Over het gebruik der SLEUTEL gewoonlijk SINT HUBERTUSSLEUTELS genoemd die door zonderlinge gebeden gewijd zijn, en aan den STOOL van dezen grooten Heiligen geraakt hebben. Zoohaast als men gewaar woordt dat een dier door een ander gebeten of besmet is geweest, maakt men den sleutel gloiïg in het vuur en men drukt er mede op de wond, indien dit gevoeglijk kan geschieden en anders, op den kop (voorhoofd) tot op het levendig vleesch toe; men houdt het gebrande dier negen dagen lang opgesloten, om hetzelve te belleten van door onmatig woelen soms het vergift meer en meer uittezetten.
De gezonde dieren worden ook op hun voorhoofd geteekend, maar deze hoeven niet opgesloten te blijven. Als dit nu gedaan is, dan moet iemand van de familie, voor één of voor verscheidene dieren denzelven dag beginnen, en vijf of negen achtereenvolgende dagen voortgaan met vijf maal den Onze Vater en vijf maal den Wees Gegroet te bidden ter eere van God, van zijne glorierijke Moeder en van den H. Hubertus. Gedurende gansch dezen tijd geef men elken dag, aan het geteeken dier, vooraleer het eenig ander voedsel krijgt, een stuk brood, of wat haver, die men ter eer van den H. Hubertus door eenen priester doen wijden heeft.
De wonderbare kracht van deze sleutels op de dieren, is door de dagelijksche ondervinding genoegzam bewezen, en ware 't zake dat, niettegenstaande deze vorzorg, sulk dier kwam razend te worden, men bemerkt dat het sterft zonder aan anderen te hinderen.
Het ware een misbruik en daarenboven deze sleutels zooden ontwijd zijn, indien men dezelve op hout of iet anders druckte als zij glooiïg zij, aangezien zij maar gewijd worden om dieren te teekenen.
Als zij op den grond komen te vallen of met handen aangeraakt worden, daarom verliezen zij hunne wijding niet.
Het ware een zware misbruik van Sint Hubertus' sleutels te doen dienen om, op welke wijse het ook zijn moge eenig geld of giften te winnen.

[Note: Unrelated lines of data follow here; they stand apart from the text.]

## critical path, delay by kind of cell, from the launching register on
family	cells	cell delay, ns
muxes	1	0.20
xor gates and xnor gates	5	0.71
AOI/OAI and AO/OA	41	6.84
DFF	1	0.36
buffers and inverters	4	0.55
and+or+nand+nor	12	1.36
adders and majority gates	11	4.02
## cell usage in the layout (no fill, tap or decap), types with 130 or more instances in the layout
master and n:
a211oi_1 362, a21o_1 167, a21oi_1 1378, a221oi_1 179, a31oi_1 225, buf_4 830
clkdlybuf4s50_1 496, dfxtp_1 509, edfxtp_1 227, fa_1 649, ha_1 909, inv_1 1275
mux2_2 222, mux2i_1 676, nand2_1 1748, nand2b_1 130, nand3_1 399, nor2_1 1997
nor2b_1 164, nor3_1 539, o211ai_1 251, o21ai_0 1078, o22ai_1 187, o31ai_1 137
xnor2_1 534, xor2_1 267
What follows belongs to an exercise in optimizing a design on an open flow for small area; a production flow would make more cautious choices.
The RTL was checked by simulation tests, not by an equivalence proof against the original design.
No driver is modelled on the clock port, so clocking that relies on it looks cheaper here than on a real chip.
No activity file was given, so power comes from the tool's default toggle rates.

==> design.v <==
module kraken_enc (
    input  wire [31:0] cmd,
    output wire [1:0]  err,      
    output wire        which,    
    output wire [7:0]  val,      
    output reg  [4:0]  len,      
    output reg  [61:0] sym       
);
    wire [3:0] fam   = cmd[7:4];
    wire [3:0] proto = cmd[11:8];
    wire       st    = cmd[12];
    wire [7:0] m     = cmd[23:16];
    wire [7:0] s     = cmd[31:24];
    wire [3:0] sd = s[3:0] - 4'd1;
    reg m_ok, s_ok;
    always @(*) begin
        case (fam[1:0])
            2'd0: begin m_ok = (m[7:5] == 3'd0); s_ok = (s[7:5] == 3'd0); end
            2'd1: begin m_ok = (m[7:4] == 4'd0); s_ok = ((s[7:4] == 4'd0) && (s[3:0] != 4'd0)) || (s == 8'd16); end
            2'd2: begin m_ok = (m[7:2] == 6'd0); s_ok = (s[7:2] == 6'd0) && (s[1:0] != 2'd0); end
            default: begin m_ok = (m[7:6] == 2'd0); s_ok = (s[7:6] == 2'd0); end
        endcase
    end
    wire proto_bad = (proto[3:2] != 2'd0) || (proto[1:0] == 2'd0);
    wire fam_bad   = (fam[3:2] != 2'd0);
    assign err   = proto_bad ? 2'd2 : fam_bad ? 2'd1 : (!m_ok || !s_ok) ? 2'd3 : 2'd0;
    assign which = !proto_bad && !fam_bad && m_ok && !s_ok;
    assign val   = proto_bad ? {4'd0, proto} : fam_bad ? {4'd0, fam} : !m_ok ? m : !s_ok ? s : 8'd0;
    wire f0 = (fam[1:0] == 2'd0), f1 = (fam[1:0] == 2'd1), f2 = (fam[1:0] == 2'd2), f3 = (fam[1:0] == 2'd3);
    wire [3:0] mo = {m[1:0] == 2'd3, m[1:0] == 2'd2, m[1:0] == 2'd1, m[1:0] == 2'd0};
    wire [2:0] so = {s[1:0] == 2'd3, s[1:0] == 2'd2, s[1:0] == 2'd1};
    wire [20:0] fl;
    assign fl[0]  = f0 & ~m[4] | f1 & m[0] | f2 & ~mo[0];
    assign fl[1]  = f0 & ~m[3] | f1 & m[1] | f2 & ~mo[1] | f3 & ~m[5];
    assign fl[2]  = f0 & ~m[2] | f1 & m[2] | f2 & ~mo[2] | f3 & ~m[4];
    assign fl[3]  = f0 & ~m[1] | f1 & m[3] | f2 & ~mo[3] | f3 & ~m[3];
    assign fl[4]  = f0 & ~m[0] | f1 & sd[0] | f2 & ~so[0] | f3 & ~m[2];
    assign fl[5]  = f0 & ~s[4] | f1 & sd[1] | f2 & ~so[1] | f3 & ~m[1];
    assign fl[6]  = f0 & ~s[3] | f1 & sd[2] | f2 & ~so[2] | f3 & ~m[0];
    assign fl[7]  = f0 & ~s[2] | f1 & sd[3] | f2          | f3 & ~s[5];
    assign fl[8]  = f0 & ~s[1]              | f2          | f3 & ~s[4];
    assign fl[9]  = f0 & ~s[0] | f1         | f2          | f3 & ~s[3];
    assign fl[10] = f0 & ~st   | f1         | f2 & st     | f3 & ~s[2];
    assign fl[11] = ~f3 & st                              | f3 & ~s[1];
    assign fl[12] = f3 & ~s[0];
    assign fl[13] = 1'b0;
    assign fl[14] = f3;
    assign fl[15] = f3;
    assign fl[16] = 1'b0;
    assign fl[17] = f3;
    assign fl[18] = 1'b0;
    assign fl[19] = f3 & ~st;
    assign fl[20] = f3 & st;
    integer i;
    always @(*) begin
        sym = 62'd0;
        len = f3 ? 5'd21 : 5'd12;
        for (i = 0; i < 21; i = i + 1) sym[2*i+1] = fl[i];
        for (i = 0; i < 4; i = i + 1) sym[2*i] = f2 & mo[i];
        for (i = 0; i < 3; i = i + 1) sym[2*(i+4)] = f2 & so[i];
    end
endmodule
module kraken_tx (
    input  wire        clk,
    input  wire        rst,
    input  wire        reg_sel,
    input  wire        reg_we,
    input  wire [3:0]  reg_addr,
    input  wire [31:0] reg_wdata,
    output reg  [31:0] reg_rdata,
    output wire        reg_ready,
    output reg         sl_req,
    output reg         sl_val,
    input  wire        sl_ack,
    input  wire        sl_err,
    output wire        line_en,
    input  wire        cancel_i
);
    localparam [13:0] TMR_END = 14'h0c48;
    localparam [1:0] ST_IDLE = 2'd0, ST_EXPORT = 2'd1, ST_FRAME = 2'd2, ST_REPEAT = 2'd3;
    reg [4:0]  cw_len;
    reg [61:0] cw_sym;
    reg [2:0]  e_code;
    reg [7:0]  e_val;
    reg [1:0]  state;
    reg        exported;
    reg        line_lvl;
    reg        cancel_pend;
    reg        t_done;
    reg [3:0]  t_code;
    reg [15:0] pos_r;
    reg [4:0]  pos_i;
    reg [1:0]  pos_ph;
    reg        pos_sub;    
    reg [4:0]  t_len;
    reg [61:0] t_sym;
    reg [1:0]  t_proto;
    reg [15:0] t_rep;
    reg [13:0] tmr;
    reg [22:0] wrcnt;
    wire busy = (state != ST_IDLE);
    assign line_en = exported;
    wire       wr        = reg_sel & reg_we;
    wire       wr_cmd    = wr & (reg_addr == 4'd0);
    wire [3:0] op        = reg_wdata[3:0];
    wire       is_tx     = (op[3:1] == 3'b001);
    assign reg_ready     = ~(wr_cmd & is_tx & busy);
    wire       do_enc    = wr_cmd & (op == 4'h1);
    wire       do_tx     = wr_cmd & is_tx & ~busy;
    wire       do_cancel = (wr_cmd & (op == 4'h4)) | cancel_i;
    wire       cancel_now = cancel_pend | do_cancel;
    wire [3:0] cmd_proto = reg_wdata[11:8];
    wire       proto_ok  = (cmd_proto[3:2] == 2'd0) && (cmd_proto[1:0] != 2'd0);
    wire [1:0]  enc_err;
    wire        enc_which;
    wire [7:0]  enc_val;
    wire [4:0]  enc_len;
    wire [61:0] enc_sym;
    kraken_enc u_enc (
        .cmd   (reg_wdata),
        .err   (enc_err),
        .which (enc_which),
        .val   (enc_val),
        .len   (enc_len),
        .sym   (enc_sym)
    );
    wire       is_sync = (pos_i == t_len);
    wire [1:0] cur_sym = t_sym[2*pos_i +: 2];
    wire       last_ph = is_sync ? (pos_ph[0]) : (pos_ph == 2'd3);
    reg        long_ph;
    always @(*) begin
        case (pos_ph)
            2'd0: long_ph = cur_sym[0];
            2'd1: long_ph = ~cur_sym[0];
            2'd2: long_ph = cur_sym[1] | cur_sym[0];
            default: long_ph = ~(cur_sym[1] | cur_sym[0]);
        endcase
        if (is_sync) long_ph = pos_ph[0];
    end
    reg [13:0] wait_cycles;
    always @(*) begin
        casez ({t_proto, is_sync, long_ph})
            4'b01_?_0: wait_cycles = 14'h3ab9;   
            4'b01_0_1: wait_cycles = 14'h02ab;   
            4'b01_1_1: wait_cycles = 14'h0fe8;   
            4'b10_?_0: wait_cycles = 14'h2c53;   
            4'b10_0_1: wait_cycles = 14'h007d;   
            4'b10_1_1: wait_cycles = 14'h297c;   
            4'b??_?_0: wait_cycles = 14'h2e9b;   
            4'b??_0_1: wait_cycles = 14'h12b1;   
            default:   wait_cycles = 14'h3bd2;   
        endcase
    end
    always @(posedge clk) begin
        if (do_tx && proto_ok) begin
            t_len   <= cw_len;
            t_sym   <= cw_sym;
            t_proto <= cmd_proto[1:0];
            t_rep   <= (op[0]) ? reg_wdata[31:16] : 16'd10;
        end
        if (!pos_sub) tmr <= wait_cycles;
        else          tmr <= {tmr[12:0], tmr[13] ^ tmr[12] ^ tmr[11] ^ tmr[1]};
    end
    wire in_exp = (state == ST_EXPORT);
    wire in_frm = (state == ST_FRAME);
    wire in_rep = (state == ST_REPEAT);
    wire wstep  = in_frm & ~pos_sub & ~sl_req;           
    wire ack    = in_frm & ~pos_sub & sl_req & sl_ack;   
    wire waits  = in_frm & pos_sub;
    wire tend   = waits & ~cancel_pend & (tmr == TMR_END);
    wire wr_issue    = wstep & ~cancel_now;
    wire rep_step    = in_rep & ~cancel_now;
    wire exp_go      = in_exp & ~cancel_now;
    wire rep_zero    = (t_rep == 16'd0);
    wire [15:0] pos_r_inc;
    wire rep_last    = (pos_r_inc == t_rep);
    wire cancel_done = ((in_exp | wstep | in_rep) & cancel_now) | (waits & cancel_pend);
    wire line_fail   = ack & sl_err;
    wire ok_done     = (exp_go & rep_zero) | (rep_step & rep_last);
    wire complete    = cancel_done | line_fail | ok_done;
    wire start_frame = (exp_go & ~rep_zero) | (rep_step & ~rep_last);
    wire ph_adv      = tend & ~last_ph;
    wire sym_adv     = tend & last_ph & ~is_sync;
    wire to_rep      = tend & last_ph & is_sync;
    wire ack_ok      = ack & ~sl_err;
    wire tx_ok       = do_tx & proto_ok;
    wire tx_bad      = do_tx & ~proto_ok;
    wire [22:0] wrcnt_inc;
    wire [23:0] wc;
    wire [16:0] rc;
    wire [6:0]  pos_ip = {pos_i, pos_ph};
    wire [6:0]  pos_ip_inc;
    wire [7:0]  ic;
    assign ic[0] = ph_adv | sym_adv;
    assign wc[0] = wr_issue;
    assign rc[0] = rep_step;
    genvar k;
    generate
        for (k = 0; k < 23; k = k + 1) begin : g_wc
            assign wrcnt_inc[k] = wrcnt[k] ^ wc[k];
            assign wc[k+1]      = wrcnt[k] & wc[k];
        end
        for (k = 0; k < 16; k = k + 1) begin : g_rc
            assign pos_r_inc[k] = pos_r[k] ^ rc[k];
            assign rc[k+1]      = pos_r[k] & rc[k];
        end
        for (k = 0; k < 7; k = k + 1) begin : g_ic
            assign pos_ip_inc[k] = pos_ip[k] ^ ic[k];
            assign ic[k+1]       = pos_ip[k] & ic[k];
        end
    endgenerate
    always @(posedge clk) begin
        if (rst || tx_ok) wrcnt <= 23'd0;
        else              wrcnt <= wrcnt_inc;
        if (rst || (exp_go && !rep_zero)) pos_r <= 16'd0;
        else                              pos_r <= pos_r_inc;
    end
    always @(posedge clk) begin
        if (rst) begin
            state       <= ST_IDLE;
            exported    <= 1'b0;
            line_lvl    <= 1'b0;
            cancel_pend <= 1'b0;
            t_done      <= 1'b0;
            t_code      <= 4'd0;
            pos_i       <= 5'd0;
            pos_ph      <= 2'd0;
            pos_sub     <= 1'b0;
            sl_req      <= 1'b0;
            sl_val      <= 1'b0;
        end else begin
            if (tx_ok)            state <= ST_EXPORT;
            else if (complete)    state <= ST_IDLE;
            else if (start_frame) state <= ST_FRAME;
            else if (to_rep)      state <= ST_REPEAT;
            cancel_pend <= ~complete & (cancel_pend | (do_cancel & busy));
            if (tx_bad | complete) t_done <= 1'b1;
            else if (tx_ok)        t_done <= 1'b0;
            if (tx_bad)           t_code <= {cmd_proto[3:1], cmd_proto[0] | (cmd_proto[3:1] == 3'd0)};
            else if (tx_ok)       t_code <= 4'd0;
            else if (cancel_done) t_code <= 4'd3;
            else if (line_fail)   t_code <= 4'd2;
            if (exp_go) exported <= 1'b1;
            if (start_frame) {pos_i, pos_ph} <= 7'd0;
            else             {pos_i, pos_ph} <= pos_ip_inc;
            if (start_frame | ph_adv | sym_adv) pos_sub <= 1'b0;
            else if (ack_ok)                    pos_sub <= 1'b1;
            if (wr_issue) begin
                sl_req <= 1'b1;
                sl_val <= ~pos_ph[0];
            end else if (ack) begin
                sl_req <= 1'b0;
            end
            if (ack_ok) line_lvl <= sl_val;
        end
    end
    always @(posedge clk) begin
        if (rst) begin
            cw_len  <= 5'd0;
            cw_sym  <= 62'd0;
            e_code  <= 3'd0;
            e_val   <= 8'd0;
        end else begin
            if (wr && reg_addr == 4'd1) cw_len <= reg_wdata[4:0];
            if (wr && reg_addr == 4'd2) cw_sym[31:0]  <= reg_wdata;
            if (wr && reg_addr == 4'd3) cw_sym[61:32] <= reg_wdata[29:0];
            if (do_enc) begin
                e_code  <= {enc_err == 2'd3, enc_err[1] ^ enc_err[0], ~enc_err[1] | enc_which};
                e_val   <= enc_val;
                if (enc_err == 2'd0) begin
                    cw_len <= enc_len;
                    cw_sym <= enc_sym;
                end
            end
        end
    end
    wire       e_done  = (e_code != 3'd0);
    wire [1:0] e_err   = {e_code[2] | (e_code[1] & ~e_code[0]), e_code[2] | (e_code[1] & e_code[0])};
    wire       e_which = e_code[2] & e_code[0];
    wire       tc_hi = (t_code[3:2] != 2'd0);
    wire [3:0] t_val = tc_hi ? t_code : 4'd0;
    wire [2:0] t_err = {~tc_hi & t_code[1], tc_hi | (~t_code[1] & t_code[0]), ~tc_hi & t_code[1] & t_code[0]};
    always @(*) begin
        case (reg_addr)
            4'd1:    reg_rdata = {27'd0, cw_len};
            4'd2:    reg_rdata = cw_sym[31:0];
            4'd3:    reg_rdata = {2'd0, cw_sym[61:32]};
            4'd4:    reg_rdata = {8'd0, e_val, 3'd0, e_which, 2'd0, e_err, 4'd0, e_done, 3'd0};
            4'd5:    reg_rdata = {12'd0, t_val, 5'd0, t_err, 1'b0, cancel_pend,
                                  line_lvl, exported, t_done, busy, state};
            4'd6:    reg_rdata = {9'd0, wrcnt};
            4'd7:    reg_rdata = {8'd0, pos_sub, pos_ph, pos_i, pos_r};
            default: reg_rdata = 32'd0;
        endcase
    end
endmodule
==> flow/run.sh <==
#!/bin/bash
# Standard ORFS layout with these changes in how it is built:
#  - synthesis is the standard flow's script with ABC's mapping script replaced by flow/area.abc
#    (area-oriented; registers are mapped before ABC runs, so they stay the same);
#  - the port buffers that buffer_ports inserts are the smallest buffer cell;
#  - clock tree synthesis uses clkbuf_4 buffers, sink clusters of 10 and no dummy loads;
#  - after clock tree synthesis, cells on paths with slack to spare are downsized;
#  - the steps after synthesis also mark the largest buffer cells dont-use.
set -euo pipefail
here=$(pwd)
{ head -n 1 synth_recipe.tcl; cat flow/abc_override.tcl; tail -n +2 synth_recipe.tcl; } > my_synth.tcl
sed "s#SYNTH_SCRIPT=[^ ]*synth_recipe.tcl#SYNTH_SCRIPT=$here/my_synth.tcl#" standard.sh > my_standard.sh
grep -q "SYNTH_SCRIPT=$here/my_synth.tcl" my_standard.sh
export MY_ABC_SCRIPT="$here/flow/area.abc"
export BUFFER_PORTS_ARGS="-buffer_cell sky130_fd_sc_hd__buf_1"
export CTS_ARGS="-sink_clustering_enable -repair_clock_nets -dont_use_dummy_load -buf_list sky130_fd_sc_hd__clkbuf_4 -sink_clustering_size 10 -sink_clustering_max_diameter 50"
export POST_CTS_TCL="$here/flow/post_cts.tcl"
bash my_standard.sh synth > synth_flow.log 2>&1
# the steps after synthesis also mark the largest buffers dont-use, so that slew repair
# prefers smaller buffers
export DONT_USE_CELLS="sky130_fd_sc_hd__buf_8 sky130_fd_sc_hd__buf_12 sky130_fd_sc_hd__buf_16 sky130_fd_sc_hd__bufbuf_8 sky130_fd_sc_hd__bufbuf_16 sky130_fd_sc_hd__clkbuf_16"
bash my_standard.sh > standard_flow.log 2>&1
==> flow/abc_override.tcl <==
# Map the combinational logic with flow/area.abc (an area-oriented ABC script)
# instead of ORFS's speed script; flip-flops are mapped before this step and
# are left as the standard synthesis makes them.
proc abc {args} {
  set i [lsearch -exact $args -script]
  if { $i >= 0 } { lset args [expr {$i + 1}] $::env(MY_ABC_SCRIPT) }
  yosys abc {*}$args
}
==> flow/area.abc <==
strash
ifraig
scorr
dc2
strash
&get -n
&deepsyn -J 100
&dch -f
&nf -R 1000 -p
&put
topo
==> flow/post_cts.tcl <==
# Downsize cells on paths that keep positive slack, then legalize again.
repair_timing -recover_power 100 -verbose
detailed_placement
check_placement -verbose
==> standard.sh <==
#!/bin/bash
# synth_recipe.tcl (not shown) runs the flow's synth.tcl, then flattens the netlist and writes it again
# the make line also repeats each setting of config.mk as NAME=value (left out here)
make -C /OpenROAD-flow-scripts/flow DESIGN_CONFIG=/design/flow/config.mk WORK_HOME=/design/flow/orfs CLKGATE_MAP_FILE= SYNTH_SCRIPT=/design/flow/synth_recipe.tcl "${@:-finish}"
==> config.mk <==
export PLATFORM = sky130hd
export DESIGN_NAME = kraken_tx
export DESIGN_NICKNAME = kraken_tx
export VERILOG_FILES = /design/flow/design.v
export SDC_FILE = /design/flow/constraint.sdc
export NUM_CORES = 4
export LEC_CHECK = 0
export CAP_MARGIN = 20
export CORE_MARGIN = 2
export CORE_UTILIZATION = 75
export CTS_BUF_LIST = sky130_fd_sc_hd__clkbuf_4
export CTS_CLUSTER_DIAMETER = 50
export CTS_CLUSTER_SIZE = 10
export SLEW_MARGIN = 20
==> constraint.sdc <==
create_clock -name core_clock -period 10.0 [get_ports {clk}]
set_input_delay 2.0000 -clock core_clock [delete_from_list [all_inputs] [get_ports {clk}]]
set_output_delay 2.0000 -clock core_clock [all_outputs]
set_load 0.01 [all_outputs]
==> summary.txt <==
==> cell usage after synthesis, drive strengths merged (3+ instances only) <==
cell / count / area, µm²
edfxtp: 85 / 2550
nand4: 4 / 25.0
a21oi: 32 / 160
o22ai: 14 / 87.6
xnor2: 10 / 87.6
nor2: 49 / 184
a22o: 52 / 455
o21ai: 31 / 155
nor3: 19 / 95.1
nand3b: 3 / 22.5
nor4: 13 / 81.3
nor3b: 5 / 37.5
a222oi: 31 / 310
and2: 61 / 382
dfxtp: 151 / 3020
ha: 48 / 601
o211ai: 6 / 45.0
and3: 5 / 31.3
a221o: 6 / 60.1
a22oi: 20 / 150
nand3: 22 / 110
a211o: 3 / 26.3
a211oi: 19 / 143
nand2b: 10 / 62.6
a31oi: 4 / 25.0
xor2: 7 / 61.3
nand2: 104 / 390
a221oi: 12 / 105
nor2b: 11 / 68.8
clkinv: 34 / 128
==> per-stage QoR <==
step                      cell area [µm²]  setup WS (ns)  hold WS (ns)   util
after floorplan                      9900           2.43         0.422      -
after global placement              10600           2.26         0.432  0.828
after detailed placement            10600           2.04         0.439  0.828
after global routing                10800           2.19         0.470  0.847
final                               10800           2.57         0.457  0.847
==> cells by family after synthesis <==
group                      Yosys count  synth area share
adders and majority gates           48            0.0607
and+or+nand+nor                    311             0.154
AOI/OAI and AO/OA                  250             0.192
xor gates and xnor gates            17            0.0150
DFF                                236             0.563
muxes                                2           0.00202
buffers and inverters               34            0.0129
==> worst max-delay path: cells and delay by family <==
kind	cells	cell delay (ns)
buf+inv	1	0.07
xor+xnor	1	0.12
fa+ha+maj	22	4.27
simple gates	7	1.53
==> final timing paths <==
path	startpoint	endpoint	slack (ns)	cells past startpoint
max	reg_sel	wrcnt[22]$_SDFF_PP0_	2.57	31
min	tmr[3]$_DFF_P_	tmr[4]$_DFF_P_	0.46	2
max reg2reg	pos_sub$_SDFFE_PP0P_	wrcnt[22]$_SDFF_PP0_	4.18	26
min reg2reg	tmr[3]$_DFF_P_	tmr[4]$_DFF_P_	0.46	2
==> state kept, by name (all words and copies together) (netlist names) <==
signal	cells
t_done	1
t_rep	16
t_sym	62
t_code	4
t_proto	2
pos_i	5
tmr	14
pos_r	16
sl_val	1
wrcnt	23
pos_ph	2
exported	1
cw_sym	62
cw_len	5
cancel_pend	1
t_len	5
line_lvl	1
pos_sub	1
sl_req	1
e_code	3
e_val	8
state	2
==> report_power, final <==
group          switching, mW  internal (mW)  total (mW)
Clock                  0.291          0.124       0.415
Combinational         0.0536         0.0175      0.0712
Sequential           0.00199          0.990       0.992
Total                  0.347           1.13        1.48
==> layout by cell type (no fill, tap or decap), types with 10 or more instances in the layout <==
cell	netlist	layout
dfxtp_1	151	151
nand2_1	104	104
edfxtp_1	85	85
buf_1	0	74
and2_0	61	61
a22o_1	52	52
ha_1	48	48
nor2_1	49	47
clkinv_1	34	34
a21oi_1	32	32
a222oi_1	31	31
o21ai_0	31	31
clkbuf_4	0	28
nand3_1	22	22
a22oi_1	20	20
a211oi_1	19	19
nor3_1	19	17
o22ai_1	14	14
a221oi_1	12	12
nor4_1	13	12
buf_4	0	12
nor2b_1	11	11
nand2b_1	10	10
xnor2_1	10	10
==> final cells by class <==
cell class	instances	share of cell area
sequential	236	0.516
multi-input combinational	628	0.391
timing repair buffer	98	0.0432
tap	172	0.0199
clock buffer	27	0.0187
inverter	34	0.0118
==> layer usage <==
metal / part of all wire / GRT usage / up-vias
li1: - / - / 3713
met1: 0.34 / 0.554 / 4103
met2: 0.44 / 0.694 / 837
met3: 0.15 / 0.118 / 230
met4: 0.069 / 0.216 / 0
met5: 0 / 0 / -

Het inzicht alleen van er iets voor te krijgen of iets door te winnen, is genoegzam om deze sleutels te ontwijden, en bijgevolg om dezelve voor de dieren zonder ennig nut en uitwerksel te doen worden.
Aalmoezenier der Kerk van den grooten H. HUBERTUS."

In Essen (Nederland) werd hiervoor blijkbaar een mini-sleutel gebruikt en was het bij de mensen de duim die gebrandmerkt werd.

s_br_hubertusVeel menselijker was het gebruik van de Sint-Hubertusbroodjes. Bij de graanmolens stond een zak voor Sint-Hubertus; elke boer kapte daar een schep meel in als hij zijn gemalen graan kwam ophalen. In de nacht van 2 op 3 november werden er kleine broodjes van gebakken. Die werden op 3 november in de kerk aan Sint-Hubertus toegewijd en aan de gelovigen uitgedeeld, want wie zo’n broodje nuchter nuttigde was weer voor een jaar gerust.

Er kwamen in Leefdaal indertijd zoveel bedevaarders op die broodjes af dat er aan de zijkant van de kerktoren speciaal een doorgeefluik werd gemaakt om ook de grote menigte te kunnen bedienen die geen plaats meer vond in de kerk. Er was tot midden vorige eeuw zelfs een bedevaartswegje dat de pastorij van Leefdaal met Kortenberg (en verder) verbond. Het werd in Leefdaal het “Senteswegske” – het paadje van de Sint – genoemd, maar is bijna helemaal verdwenen door de vele verkavelingen. Alleen de verbinding tussen pastorij (nu parochiezaal) en L. Van Buekenhoudtstraat schiet nog over, amper 150 meter, en een stukje tussen een woonwijk en de Tervuurse Steenweg.

Dat uitdelen van broodjes gebeurde overigens ook elders, zoals bv. in Herpen, een gemeente niet zo heel ver van Oirschot (spreek uit “Oorschot”) waar pastoor De Metser geboren was. Tiens.

In Leefdaal werden die Sint-Hubertusbroodjes uitgedeeld tot het eind van vorige eeuw en ze zagen er uit als kleine pistolékes, maar dan zo mals als sandwiches. Het meel kwam toen al lang niet meer van schenkingen, de parochie kocht ze gewoon bij de bakker.

In de parochiekerk van Leefdaal is nog steeds een relikwie van St. Hubertus aanwezig, een klein beentje gevat in een zilveren medaillon en achter glas, dat gedurende een paar honderd jaar door de bedevaarders op 3 november werd vereerd en gekust.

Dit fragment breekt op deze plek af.